→ Provided data:
BEGIN

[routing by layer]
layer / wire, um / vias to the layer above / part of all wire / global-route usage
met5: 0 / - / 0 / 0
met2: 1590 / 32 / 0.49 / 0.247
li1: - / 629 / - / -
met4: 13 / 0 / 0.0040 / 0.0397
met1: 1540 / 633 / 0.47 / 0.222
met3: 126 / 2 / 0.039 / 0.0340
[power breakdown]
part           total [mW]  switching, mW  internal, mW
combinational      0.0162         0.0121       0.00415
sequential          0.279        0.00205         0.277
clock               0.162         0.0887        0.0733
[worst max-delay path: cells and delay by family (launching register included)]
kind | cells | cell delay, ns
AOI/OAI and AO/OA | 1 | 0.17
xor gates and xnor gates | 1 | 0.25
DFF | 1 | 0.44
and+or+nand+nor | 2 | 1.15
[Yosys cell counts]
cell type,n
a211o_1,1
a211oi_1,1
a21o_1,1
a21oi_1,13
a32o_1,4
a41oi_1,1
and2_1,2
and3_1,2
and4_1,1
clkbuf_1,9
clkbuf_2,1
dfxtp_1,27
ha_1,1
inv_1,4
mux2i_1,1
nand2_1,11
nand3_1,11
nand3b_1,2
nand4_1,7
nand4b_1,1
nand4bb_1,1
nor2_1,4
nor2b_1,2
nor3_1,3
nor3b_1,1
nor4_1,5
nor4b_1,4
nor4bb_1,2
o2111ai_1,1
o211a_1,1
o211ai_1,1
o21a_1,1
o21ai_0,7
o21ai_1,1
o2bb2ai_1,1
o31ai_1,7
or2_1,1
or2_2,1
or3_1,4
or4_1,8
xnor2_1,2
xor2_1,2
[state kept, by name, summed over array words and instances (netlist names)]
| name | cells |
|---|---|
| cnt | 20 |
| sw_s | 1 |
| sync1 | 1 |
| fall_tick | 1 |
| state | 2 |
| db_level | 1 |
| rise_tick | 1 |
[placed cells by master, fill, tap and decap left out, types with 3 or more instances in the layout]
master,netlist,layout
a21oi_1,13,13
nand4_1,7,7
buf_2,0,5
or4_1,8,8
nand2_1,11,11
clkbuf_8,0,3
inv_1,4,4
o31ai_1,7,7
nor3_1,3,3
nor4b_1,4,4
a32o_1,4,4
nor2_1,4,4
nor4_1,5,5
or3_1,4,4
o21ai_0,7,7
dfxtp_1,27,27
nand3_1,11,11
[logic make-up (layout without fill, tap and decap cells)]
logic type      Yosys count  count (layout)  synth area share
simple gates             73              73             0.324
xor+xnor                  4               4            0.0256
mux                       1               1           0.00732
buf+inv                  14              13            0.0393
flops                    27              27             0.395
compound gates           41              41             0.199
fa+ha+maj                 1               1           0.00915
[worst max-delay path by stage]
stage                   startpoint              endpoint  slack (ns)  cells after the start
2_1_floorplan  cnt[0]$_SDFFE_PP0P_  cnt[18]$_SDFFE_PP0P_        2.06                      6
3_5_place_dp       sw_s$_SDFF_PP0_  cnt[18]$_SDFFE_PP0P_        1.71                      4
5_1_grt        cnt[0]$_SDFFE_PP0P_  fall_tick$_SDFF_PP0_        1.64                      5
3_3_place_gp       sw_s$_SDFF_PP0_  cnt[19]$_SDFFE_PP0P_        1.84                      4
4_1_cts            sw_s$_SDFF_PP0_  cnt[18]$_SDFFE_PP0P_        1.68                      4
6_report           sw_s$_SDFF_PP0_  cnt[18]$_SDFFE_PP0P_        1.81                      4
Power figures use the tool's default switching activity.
### config.mk
export PLATFORM = sky130hd
export DESIGN_NAME = mem_rr_arbiter
export DESIGN_NICKNAME = d
export VERILOG_FILES = /design/src/rtl/mem_rr_arbiter.sv
export SDC_FILE = /design/constraint.sdc
export NUM_CORES = 1
export LEC_CHECK = 0
export CAP_MARGIN = 0
export CORE_UTILIZATION = 37
export CTS_CLUSTER_SIZE = 30
export DETAILED_ROUTE_END_ITERATION = 16
export PLACE_DENSITY = 0.81
export SYNTH_ARGS = -nofsm -noshare
export SYNTH_HDL_FRONTEND = slang
export SYNTH_SLANG_ARGS = --single-unit
### constraint.sdc
create_clock -name clk -period 1.9 [get_ports clk]
set_input_delay 0.38 -clock clk [delete_from_list [all_inputs] [get_ports clk]]
set_output_delay 0.38 -clock clk [all_outputs]
set_load 0.02 [all_outputs]
[config.mk]
export PLATFORM = sky130hd
export DESIGN_NAME = riscv_muldiv_unit
export DESIGN_NICKNAME = d
export VERILOG_FILES = /design/src/rtl/riscv_muldiv_unit.sv
export SDC_FILE = /design/constraint.sdc
export NUM_CORES = 1
export LEC_CHECK = 0
export ABC_AREA = 1
export BUFFER_PORTS_ARGS = -buffer_cell sky130_fd_sc_hd__buf_2
export CAP_MARGIN = 5
export CORE_ASPECT_RATIO = 1.5
export CORE_MARGIN = 4
export CORE_UTILIZATION = 50
export CTS_BUF_LIST = sky130_fd_sc_hd__clkbuf_8
export DETAILED_ROUTE_END_ITERATION = 7
export PLACE_DENSITY = 0.77
export SYNTH_ARGS = -nofsm -noshare
export SYNTH_HDL_FRONTEND = slang
export SYNTH_SLANG_ARGS = --single-unit
export TNS_END_PERCENT = 30
[constraint.sdc]
create_clock -name clk -period 3.7 [get_ports clk]
set_input_delay 0.185 -clock clk [delete_from_list [all_inputs] [get_ports clk]]
set_output_delay 0.185 -clock clk [all_outputs]
set_load 0.01 [all_outputs]
[src/rtl/riscv_muldiv_unit.sv]
// Iterative RV32M multiply/divide unit. Works on operand magnitudes: shift-add
// multiply on a 2N-bit accumulator, restoring divide on an N+1-bit partial
// remainder, both retiring BITS_PER_CYCLE bits per cycle, then sign-correct
// on the way into the registered result.
module riscv_muldiv_unit #(
    parameter int unsigned N              = 32,
    parameter int unsigned BITS_PER_CYCLE = 1
) (
    input  logic         clk,
    input  logic         rst,
    input  logic         start,
    input  logic [2:0]   funct3,
    input  logic [N-1:0] a,
    input  logic [N-1:0] b,
    input  logic         abort,
    output logic         busy,
    output logic         done,
    output logic [N-1:0] result
);
    localparam int unsigned B    = BITS_PER_CYCLE;
    localparam int unsigned S    = N / BITS_PER_CYCLE;
    localparam int unsigned CntW = (S > 1) ? $clog2(S) : 1;
    localparam int unsigned W2   = 2 * N;
    localparam logic [N-1:0] MinVal = {1'b1, {(N-1){1'b0}}};

    typedef enum logic [1:0] {StIdle, StRun, StDone} state_e;

    state_e          state_q, state_d;
    logic [2:0]      op_q, op_d;
    logic            sign_q, sign_d;
    logic [CntW-1:0] cnt_q, cnt_d;
    logic [N-1:0]    opa_q, opa_d;     // multiplicand, or dividend shifting into quotient
    logic [N-1:0]    opb_q, opb_d;     // multiplier shifting out, or divisor
    logic [W2-1:0]   acc_q, acc_d;
    logic [N:0]      rem_q, rem_d;
    logic            busy_q, busy_d;
    logic            done_q, done_d;
    logic [N-1:0]    result_q, result_d;

    logic            a_sgn, b_sgn, a_neg, b_neg, sign_in;
    logic [N-1:0]    a_mag, b_mag;
    logic            div_zero, div_ovf, fast;
    logic [N-1:0]    fast_res;

    // Decode the incoming request: magnitudes, result sign and fast-path cases.
    always_comb begin
        a_sgn    = funct3[2] ? ~funct3[0] : (funct3[1:0] != 2'b11);
        b_sgn    = funct3[2] ? ~funct3[0] : ~funct3[1];
        a_neg    = a_sgn & a[N-1];
        b_neg    = b_sgn & b[N-1];
        a_mag    = a_neg ? -a : a;
        b_mag    = b_neg ? -b : b;
        // Remainder takes the dividend's sign; everything else the XOR.
        sign_in  = (funct3[2] & funct3[1]) ? a_neg : (a_neg ^ b_neg);
        div_zero = funct3[2] & (b == '0);
        div_ovf  = funct3[2] & ~funct3[0] & (a == MinVal) & (&b);
        fast     = div_zero | div_ovf;
        if (div_zero) fast_res = funct3[1] ? a : '1;
        else          fast_res = funct3[1] ? '0 : a;
    end

    logic [B-1:0]      digit;
    logic [N+B-1:0]    partial, hi_sum;
    logic [W2+B-1:0]   wide;
    logic [W2-1:0]     acc_step, prod_s;
    logic [N-1:0]      opb_step;
    logic [N:0]        div_r, div_diff;
    logic [N-1:0]      div_q, mul_res, div_val, div_res, run_res;

    // One iteration of each datapath plus the sign-corrected final result.
    always_comb begin
        digit    = opb_q[B-1:0];
        partial  = {{B{1'b0}}, opa_q} * {{N{1'b0}}, digit};
        hi_sum   = {{B{1'b0}}, acc_q[W2-1:N]} + partial;
        wide     = {hi_sum, acc_q[N-1:0]};
        acc_step = W2'(wide >> B);
        opb_step = opb_q >> B;

        div_r    = rem_q;
        div_q    = opa_q;
        div_diff = '0;
        for (int i = 0; i < int'(B); i++) begin
            div_r    = {div_r[N-1:0], div_q[N-1]};
            div_q    = {div_q[N-2:0], 1'b0};
            div_diff = div_r - {1'b0, opb_q};
            if (!div_diff[N]) begin
                div_r    = div_diff;
                div_q[0] = 1'b1;
            end
        end

        // Negate the full product so the high half is correct for MULH*.
        prod_s  = sign_q ? -acc_step : acc_step;
        mul_res = (op_q[1:0] == 2'b00) ? prod_s[N-1:0] : prod_s[W2-1:N];
        div_val = op_q[1] ? div_r[N-1:0] : div_q;
        div_res = sign_q ? -div_val : div_val;
        run_res = op_q[2] ? div_res : mul_res;
    end

    // Next-state logic for the IDLE/RUN/DONE sequencer and datapath registers.
    always_comb begin
        state_d  = state_q;
        op_d     = op_q;
        sign_d   = sign_q;
        cnt_d    = cnt_q;
        opa_d    = opa_q;
        opb_d    = opb_q;
        acc_d    = acc_q;
        rem_d    = rem_q;
        busy_d   = busy_q;
        done_d   = 1'b0;
        result_d = result_q;

        unique case (state_q)
            StIdle, StDone: begin
                state_d = StIdle;
                busy_d  = 1'b0;
                if (start) begin
                    op_d   = funct3;
                    sign_d = sign_in;
                    opa_d  = a_mag;
                    opb_d  = b_mag;
                    cnt_d  = '0;
                    acc_d  = '0;
                    rem_d  = '0;
                    busy_d = 1'b1;
                    if (fast) begin
                        state_d  = StDone;
                        done_d   = 1'b1;
                        result_d = fast_res;
                    end else begin
                        state_d = StRun;
                    end
                end
            end
            StRun: begin
                cnt_d = cnt_q + 1'b1;
                if (op_q[2]) begin
                    opa_d = div_q;
                    rem_d = div_r;
                end else begin
                    acc_d = acc_step;
                    opb_d = opb_step;
                end
                if (cnt_q == CntW'(S - 1)) begin
                    state_d  = StDone;
                    done_d   = 1'b1;
                    result_d = run_res;
                end
            end
            default: begin
                state_d = StIdle;
                busy_d  = 1'b0;
            end
        endcase

        // Flush wins over everything, including a simultaneous start.
        if (abort) begin
            state_d  = StIdle;
            busy_d   = 1'b0;
            done_d   = 1'b0;
            result_d = result_q;
        end
    end

    // State and registered outputs.
    always_ff @(posedge clk or negedge rst) begin
        if (!rst) begin
            state_q  <= StIdle;
            op_q     <= '0;
            sign_q   <= 1'b0;
            cnt_q    <= '0;
            opa_q    <= '0;
            opb_q    <= '0;
            acc_q    <= '0;
            rem_q    <= '0;
            busy_q   <= 1'b0;
            done_q   <= 1'b0;
            result_q <= '0;
        end else begin
            state_q  <= state_d;
            op_q     <= op_d;
            sign_q   <= sign_d;
            cnt_q    <= cnt_d;
            opa_q    <= opa_d;
            opb_q    <= opb_d;
            acc_q    <= acc_d;
            rem_q    <= rem_d;
            busy_q   <= busy_d;
            done_q   <= done_d;
            result_q <= result_d;
        end
    end

    assign busy   = busy_q;
    assign done   = done_q;
    assign result = result_q;

endmodule

* Word level (Yosys, flattened, before mapping)
Cells that the tools add are included.
Operators by class: muxes and demuxes 46, add/subtract/negate cells 7, reductions and logical operators 11, shift operators 0, bitwise logic cells 12, divide/modulo/power cells 0, eq/ne operators 12, multipliers 1, magnitude comparators 0
Operators by type and width (number):
- 32-bit 2-to-1 mux | 19
- 32-bit case mux with 2 select lines | 4
- 64-bit 2-to-1 mux | 3
- 64-bit case mux with 2 select lines | 1
- 32-bit negator | 3
- 64-bit negator | 1
- 32-bit by 33-bit adder with 33-bit output | 1
- 32-bit by 1-bit multiplier with 33-bit output | 1
- 33-bit by 32-bit subtractor with 33-bit output | 1
- 32-bit == test, second input constant | 1
- 32-bit zero test | 1
- 32-bit AND reduction | 1
- 2-bit inequality test, second input constant | 7
- 1-bit 2-to-1 mux | 10
- 5-bit case mux with 2 select lines | 1
- 2-bit 2-to-1 mux | 4
- 1-bit AND | 7
- 3-bit AND reduction | 2
- 5-bit by 1-bit adder with 5-bit output, second input constant | 1
- 5-bit == test, second input constant | 1
- 5-bit 2-to-1 mux | 1
- 5-bit AND reduction | 1
- 2-bit zero test | 2
- 1-bit case mux with 2 select lines | 2
- 10 further kinds | 13
Storage, ports and cells: logic and storage cells 100, flip-flop bits (word level) 205, output and inout bits 34, memories 0, RAM bits 0, bits in read-only memories 0, bits in latches 0

* Logic depth before layout (Yosys ltp)
Gate-level depths: netlist (run 1).
depth after elaboration 9, gate-level depth with buffers 30

* Worst setup path before layout (run 1)
OpenSTA, ideal clock, no wires.
path kind register to register, start point reg opb_q[0], end point reg result_q[24], in the netlist result[24], path buffers 1, setup time 0.116 ns, data required time 3.584 ns, stages on the path, launching flop included 24, setup slack 0.409 ns, arrival 3.175 ns, cell sequence dfrtp_1 > clkbuf_1 > nand2_1 > inv_1 > ha_1 > fa_1 > nand3_1 > nand3_1 > nand2_1 > nand2_1 > nand3_1 > nand2_1 > xnor2_1 > nand2_1 > nor2_1 > nand2_1 > o21ai_1 > nand2_1 > a21oi_1 > o21ai_1 > a21oi_1 > nand2_1 > nand2_1 > nand2_1
Between the ends: word-level cells in the longest chain between the ends 8, elaborated cells between the ends (all ways) 14
Ends and longest elaborated chain:
- start: declaration | line 33 | logic [N-1:0] opb_q, opb_d;
- start signal: assignment | line 186 | opb_q <= opb_d;
- 32-bit by 1-bit multiplier with 33-bit output / 33-bit by 32-bit subtractor with 33-bit output (equally long branches) | line 73, 85
- 32-bit by 33-bit adder with 33-bit output, or another cell as far along | line 74 | hi_sum = {{B{1'b0}}, acc_q[W2-1:N]} + partial;
- 64-bit negator / 32-bit 2-to-1 mux (equally long branches) | line 93, 95
- 64-bit 2-to-1 mux / 32-bit negator (equally long branches) | line 93, 96
- 32-bit 2-to-1 mux (on tied branches) | line 94, 96
- 32-bit 2-to-1 mux (*) | line 97 | run_res = op_q[2] ? div_res : mul_res;
- 32-bit 2-to-1 mux (*) | line 145 | if (cnt_q == CntW'(S - 1)) begin
- 32-bit case mux with 2 select lines (*) | line 114 | unique case (state_q)
- end signal: assignment | line 191 | result_q <= result_d;
- end: declaration | line 38 | logic [N-1:0] result_q, result_d;
Every way passes the cells marked *; elsewhere a longest branch is shown, timed or not. The select of a mux whose other input is x is not followed. A chain may end at the register's enable or synchronous reset.

* Worst setup path after layout (run 1)
start point reg opb_q[0], end point reg result_q[25], in the netlist result[25]
Same word-level chain as after synthesis.

==> results.md, run 1 <==
- Static leakage: 12.2 nW
- Syn Nets: 3338
- Design Area, Final: 0.0238 mm²
- CP Class: reg -> reg
- Initial core utilization: 50.8%
- Slew headroom: 25.6%
- Synth Warn #: 0
- Initial antenna violation count: 7
- Core area: 0.0388 mm²
- Total gr overflow: 0
- Post-layout nets: 3612
- Max incr delay on CP: 420 ps
- Final core utilization: 61.4%
- Most frequent cell after synthesis: nand2_1
- Vias in the first global route: 22200
- Top post-synthesis cells by area: dfrtp_1 26%, nand2_1 19%, inv_1 7.2%
- Maximum VDD drop: 0.000419 V
- Antenna Violating Nets Remaining: 0
- Routability cong.: 1.09
- Average wire per standard cell: 21.9 µm
- Post-synthesis sequential area ratio: 25.9%
- # fillers: 3827
- Min cycle time layout: 3680 ps
- Die W: 170 µm
- DR iter-0 viols: 2270
- Crit path top cell by count: nand2_1
- Vias: 23500
- Post-synth cell types: 55
- Worst-path clk slew: 60 ps
- Avg Vias per Cell: 5.87
- EDFF count, synth: 0
- Later-pin clock latency in the skew report: 600 ps
- MaxCap Viol Count: 0
- Htree depth: 2
- Tcrit/Tclk final: 99.4%
- Port Buf Inserts: 104
- Predominant post-synthesis flop cell: dfrtp_1
- Largest net degree at the start of global routing: 99
- Commonest cells in the netlist: 982 x nand2_1, 377 x inv_1, 275 x nor2_1
- Cell Area, Placed: 0.0222 mm²
- Total global-route track usage: 39.3%
- Cell with the largest stage delay on the worst path: dfrtp_1
- CTS Root Cell: clkbuf_8
- Synth area leader: dfrtp_1
- Synth top area share: 25.9%
- Detailed Routing Iterations Pass 1: 6
- Cell count after synthesis: 3193
- Die H: 251 µm
- CTS tree: built
- Share of cells above drive strength 1: 18.7%
- Setup violations, final: 0
- Top delay family on crit path: simple AND/OR/NAND/NOR gates
- Critical Path RT: 4190 ps
- WP buf/inv: 6
- Total CTS buffers: 38
- Async set or reset register ratio after synthesis: 100%
- Cell Area, Synth: 0.0197 mm²
- Final Hold Viols: 0
- HP Class: in -> reg
- Critical path arrival: 4170 ps
- Least-Margin Pin Slew: 1120 ps
- Register area: 0.00511 mm²
- Status: finished, final reports clean
- Remaining DRCs: 0
- Worst Setup Start Kind: flop
- CP max FO: 18
- Fin cells: 3993
- Final slew viol count: 0
- RSZ-0062 raised after global routing: true
- Post-DP HPWL: 67900 µm
- Mean Syn Cell Area: 6.17 µm²
- Setup Skew: 23.1 ps
- Clk sinks: 204
- Synthesized flop and latch total: 204
- Highest clock rate: 272 MHz
- Max Buffers Root-to-Sink: 3
- Row count: 88
- Multi-input logic area: 0.0132 mm²
- I/O pin count: 105
- Total negative slack: 0 ps
- Routed wire length: 87400 µm
- Die Footprint: 0.0427 mm²
- Pwr Density: 658 mW/mm²
- Area growth syn-to-layout: 20.8%
- Dpl cells: 3904
- Critical Path End Type: flop
- First-pass GRT wire length: 128000 µm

END

→ Assigned task: Would you restate, word for word, every line of the listing from its first line through the line with "met1: 1540 / 633 / 0.47 / 0.222"?

→ Your solution:
[routing by layer]
layer / wire, um / vias to the layer above / part of all wire / global-route usage
met5: 0 / - / 0 / 0
met2: 1590 / 32 / 0.49 / 0.247
li1: - / 629 / - / -
met4: 13 / 0 / 0.0040 / 0.0397
met1: 1540 / 633 / 0.47 / 0.222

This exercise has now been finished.